On 25 July 1996, NBI Agent Dominador Samiano, Jr. filed several applications for search warrants in the RTC against Maxicorp for alleged copyright infringement under Section 29 of PD 49 and unfair competition under Article 189 of the RPC. To support these charges, petitioners presented the testimonies of NBI Agent Samiano, computer technician Pante, and Sacriz, a civilian.
During the preliminary examination, the RTC subjected the testimonies of the witnesses to the requisite examination. NBI Agent Samiano testified that he saw Maxicorp display and offer for sale counterfeit software in its premises. He also saw how the counterfeit software were produced and packaged within Maxicorp’s premises. NBI Agent Samiano categorically stated that he was certain the products were counterfeit because Maxicorp sold them to its customers without giving the accompanying ownership manuals, license agreements and certificates of authenticity.
After conducting a preliminary examination of the applicant and his witnesses, the RTC found probable cause to issue the search warrants.

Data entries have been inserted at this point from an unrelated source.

**src/rtl/tpu_pkg.sv**
```systemverilog
// Shared encodings for the TPU load controller: opcodes, FSM states and
// target-buffer selects.
package tpu_pkg;

    typedef enum logic [2:0] {
        OP_NOP       = 3'b000,
        OP_FETCH_W   = 3'b001,
        OP_FETCH_INP = 3'b010,
        OP_FETCH_INS = 3'b011,
        OP_START     = 3'b101
    } opcode_e;

    typedef enum logic [2:0] {
        ST_IDLE,
        ST_LOAD_W,
        ST_LOAD_INP,
        ST_LOAD_INS,
        ST_RUN
    } state_e;

    // Select values double as the bit index into the loaded flags {ins, inp, w}.
    typedef enum logic [1:0] {
        SEL_W   = 2'b00,
        SEL_INP = 2'b01,
        SEL_INS = 2'b10
    } mem_sel_e;

endpackage

```
**src/rtl/tpu_load_ctrl_if.sv**
```systemverilog
// Host command/data stream and buffer write port of the TPU load controller.
interface tpu_load_ctrl_if #(
    parameter int ADDR_W = 4
);
    logic [2:0]        cmd;
    logic              cmd_valid;
    logic [7:0]        data_in;
    logic              data_valid;
    logic              mem_we;
    logic [1:0]        mem_sel;
    logic [ADDR_W-1:0] mem_addr;
    logic [7:0]        mem_wdata;

    modport master (
        output cmd, cmd_valid, data_in, data_valid,
        input  mem_we, mem_sel, mem_addr, mem_wdata
    );

    modport slave (
        input  cmd, cmd_valid, data_in, data_valid,
        output mem_we, mem_sel, mem_addr, mem_wdata
    );
endinterface

```
**src/rtl/tpu_beat_counter.sv**
```systemverilog
// Beat counter for buffer loads: synchronous clear, increment per beat and
// terminal-count flag against a run-time limit (index of the final beat).
module tpu_beat_counter #(
    parameter int CNT_W = 4
) (
    input  logic             clk,
    input  logic             reset,
    input  logic             clear,
    input  logic             inc,
    input  logic [CNT_W-1:0] limit,
    output logic [CNT_W-1:0] count,
    output logic             last
);
    logic [CNT_W-1:0] count_q;
    logic [CNT_W-1:0] count_d;

    always_comb begin
        count_d = count_q;
        if (clear) begin
            count_d = '0;
        end else if (inc) begin
            count_d = count_q + CNT_W'(1);
        end
    end

    always_ff @(posedge clk or posedge reset) begin
        if (reset) begin
            count_q <= '0;
        end else begin
            count_q <= count_d;
        end
    end

    assign count = count_q;
    assign last  = inc && (count_q == limit);
endmodule

```
**src/rtl/tpu_load_ctrl.sv**
```systemverilog
// TPU load controller: streams weight/input/instruction bytes into their
// buffers, tracks which buffers are loaded and launches the compute core.
module tpu_load_ctrl
    import tpu_pkg::*;
#(
    parameter int W_BYTES   = 4,
    parameter int INP_BYTES = 4,
    parameter int INS_BYTES = 16,
    parameter int ADDR_W    = 4
) (
    input  logic                  clk,
    input  logic                  reset,
    tpu_load_ctrl_if.slave        bus,
    input  logic                  core_done,
    output logic                  busy,
    output logic                  core_start,
    output logic [2:0]            loaded,
    output logic                  done,
    output logic                  err
);
    localparam logic [ADDR_W-1:0] W_LAST   = ADDR_W'(W_BYTES - 1);
    localparam logic [ADDR_W-1:0] INP_LAST = ADDR_W'(INP_BYTES - 1);
    localparam logic [ADDR_W-1:0] INS_LAST = ADDR_W'(INS_BYTES - 1);

    state_e            state_q,      state_d;
    logic [2:0]        loaded_q,     loaded_d;
    logic              busy_q,       busy_d;
    logic              mem_we_q,     mem_we_d;
    mem_sel_e          mem_sel_q,    mem_sel_d;
    logic [ADDR_W-1:0] mem_addr_q,   mem_addr_d;
    logic [7:0]        mem_wdata_q,  mem_wdata_d;
    logic              core_start_q, core_start_d;
    logic              done_q,       done_d;
    logic              err_q,        err_d;

    logic              cnt_clear;
    logic              cnt_inc;
    logic              cnt_last;
    logic [ADDR_W-1:0] cnt;
    logic [ADDR_W-1:0] cnt_limit;
    mem_sel_e          load_sel;

    tpu_beat_counter #(
        .CNT_W (ADDR_W)
    ) u_beat_counter (
        .clk   (clk),
        .reset (reset),
        .clear (cnt_clear),
        .inc   (cnt_inc),
        .limit (cnt_limit),
        .count (cnt),
        .last  (cnt_last)
    );

    always_comb begin
        load_sel  = SEL_W;
        cnt_limit = W_LAST;
        case (state_q)
            ST_LOAD_INP: begin
                load_sel  = SEL_INP;
                cnt_limit = INP_LAST;
            end
            ST_LOAD_INS: begin
                load_sel  = SEL_INS;
                cnt_limit = INS_LAST;
            end
            default: ;
        endcase
    end

    always_comb begin
        state_d      = state_q;
        loaded_d     = loaded_q;
        mem_we_d     = 1'b0;
        mem_sel_d    = mem_sel_q;
        mem_addr_d   = mem_addr_q;
        mem_wdata_d  = mem_wdata_q;
        core_start_d = 1'b0;
        done_d       = 1'b0;
        err_d        = 1'b0;
        cnt_clear    = 1'b0;
        cnt_inc      = 1'b0;

        case (state_q)
            ST_IDLE: begin
                if (bus.cmd_valid) begin
                    case (opcode_e'(bus.cmd))
                        OP_FETCH_W: begin
                            state_d           = ST_LOAD_W;
                            cnt_clear         = 1'b1;
                            loaded_d[SEL_W]   = 1'b0;
                        end
                        OP_FETCH_INP: begin
                            state_d           = ST_LOAD_INP;
                            cnt_clear         = 1'b1;
                            loaded_d[SEL_INP] = 1'b0;
                        end
                        OP_FETCH_INS: begin
                            state_d           = ST_LOAD_INS;
                            cnt_clear         = 1'b1;
                            loaded_d[SEL_INS] = 1'b0;
                        end
                        OP_START: begin
                            if (loaded_q == 3'b111) begin
                                state_d      = ST_RUN;
                                core_start_d = 1'b1;
                            end else begin
                                err_d = 1'b1;
                            end
                        end
                        OP_NOP: ;
                        default: err_d = 1'b1;
                    endcase
                end
            end
            ST_LOAD_W, ST_LOAD_INP, ST_LOAD_INS: begin
                // Commands are refused here, but a beat on the same cycle still lands.
                err_d = bus.cmd_valid;
                if (bus.data_valid) begin
                    cnt_inc     = 1'b1;
                    mem_we_d    = 1'b1;
                    mem_sel_d   = load_sel;
                    mem_addr_d  = cnt;
                    mem_wdata_d = bus.data_in;
                    if (cnt_last) begin
                        state_d            = ST_IDLE;
                        loaded_d[load_sel] = 1'b1;
                    end
                end
            end
            ST_RUN: begin
                err_d = bus.cmd_valid;
                if (core_done) begin
                    state_d = ST_IDLE;
                    done_d  = 1'b1;
                end
            end
            default: state_d = ST_IDLE;
        endcase

        busy_d = (state_d != ST_IDLE);
    end

    always_ff @(posedge clk or posedge reset) begin
        if (reset) begin
            state_q      <= ST_IDLE;
            loaded_q     <= '0;
            busy_q       <= 1'b0;
            mem_we_q     <= 1'b0;
            mem_sel_q    <= SEL_W;
            mem_addr_q   <= '0;
            mem_wdata_q  <= '0;
            core_start_q <= 1'b0;
            done_q       <= 1'b0;
            err_q        <= 1'b0;
        end else begin
            state_q      <= state_d;
            loaded_q     <= loaded_d;
            busy_q       <= busy_d;
            mem_we_q     <= mem_we_d;
            mem_sel_q    <= mem_sel_d;
            mem_addr_q   <= mem_addr_d;
            mem_wdata_q  <= mem_wdata_d;
            core_start_q <= core_start_d;
            done_q       <= done_d;
            err_q        <= err_d;
        end
    end

    assign bus.mem_we    = mem_we_q;
    assign bus.mem_sel   = mem_sel_q;
    assign bus.mem_addr  = mem_addr_q;
    assign bus.mem_wdata = mem_wdata_q;
    assign busy          = busy_q;
    assign core_start    = core_start_q;
    assign loaded        = loaded_q;
    assign done          = done_q;
    assign err           = err_q;
endmodule

```
**src/flat_wrapper.sv**
```systemverilog
// flat-port wrapper written by rule: the top's interface ports become plain ports
module tpu_load_ctrl_flat import tpu_pkg::*;
#(
    parameter int W_BYTES   = 4,
    parameter int INP_BYTES = 4,
    parameter int INS_BYTES = 16,
    parameter int ADDR_W    = 4
)
  (clk, reset, core_done, busy, core_start, loaded, done, err, bus_cmd, bus_cmd_valid, bus_data_in, bus_data_valid, bus_mem_we, bus_mem_sel, bus_mem_addr, bus_mem_wdata);
  tpu_load_ctrl_if #(.ADDR_W(ADDR_W)) bus_i ();
  input  logic clk;
  input  logic reset;
  input  logic core_done;
  output logic busy;
  output logic core_start;
  output logic [2:0] loaded;
  output logic done;
  output logic err;
  input wire logic [$bits(bus_i.cmd)-1:0] bus_cmd;
  input wire logic [$bits(bus_i.cmd_valid)-1:0] bus_cmd_valid;
  input wire logic [$bits(bus_i.data_in)-1:0] bus_data_in;
  input wire logic [$bits(bus_i.data_valid)-1:0] bus_data_valid;
  output wire logic [$bits(bus_i.mem_we)-1:0] bus_mem_we;
  output wire logic [$bits(bus_i.mem_sel)-1:0] bus_mem_sel;
  output wire logic [$bits(bus_i.mem_addr)-1:0] bus_mem_addr;
  output wire logic [$bits(bus_i.mem_wdata)-1:0] bus_mem_wdata;
  assign bus_i.cmd = bus_cmd;
  assign bus_i.cmd_valid = bus_cmd_valid;
  assign bus_i.data_in = bus_data_in;
  assign bus_i.data_valid = bus_data_valid;
  assign bus_mem_we = bus_i.mem_we;
  assign bus_mem_sel = bus_i.mem_sel;
  assign bus_mem_addr = bus_i.mem_addr;
  assign bus_mem_wdata = bus_i.mem_wdata;
  tpu_load_ctrl #(.W_BYTES(W_BYTES), .INP_BYTES(INP_BYTES), .INS_BYTES(INS_BYTES), .ADDR_W(ADDR_W)) u_core (.clk(clk), .reset(reset), .bus(bus_i), .core_done(core_done), .busy(busy), .core_start(core_start), .loaded(loaded), .done(done), .err(err));
endmodule
```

Judge William M. Bayhon issued Search Warrants Nos. 96-451, 96-452, 96-453 and 96-454, all dated 25 July 1996, against Maxicorp.
Armed with the search warrants, NBI agents conducted a search of Maxicorp’s premises and seized property fitting the description stated in the search warrants.
Maxicorp filed a motion to quash the search warrants alleging that there was no probable cause for their issuance and that the warrants are in the form of “general warrants.” The RTC denied Maxicorp’s the same.
The RTC also denied Maxicorp’s motion for reconsideration.
Maxicorp filed a petition for certiorari with the CA seeking to set aside the RTC’s order.
The CA reversed the RTC’s order denying Maxicorp’s motion to quash the search warrants. Petitioners moved for reconsideration.
The CA denied petitioners’ motion.
The CA held that NBI Agent Samiano failed to present during the preliminary examination conclusive evidence that Maxicorp produced or sold the counterfeit products. The CA pointed out that the sales receipt NBI Agent Samiano presented as evidence that he bought the products from Maxicorp was in the name of a certain “Joel Diaz.”
Hence, this petition.
Whether or not there was Probable Cause to Issue the Search Warrants.
We rule that the Court of Appeals erred in reversing the RTC’s findings.
Probable cause means “such reasons, supported by facts and circumstances as will warrant a cautious man in the belief that his action and the means taken in prosecuting it are legally just and proper.” Thus, probable cause for a search warrant requires such facts and circumstances that would lead a reasonably prudent man to believe that an offense has been committed and the objects sought in connection with that offense are in the place to be searched.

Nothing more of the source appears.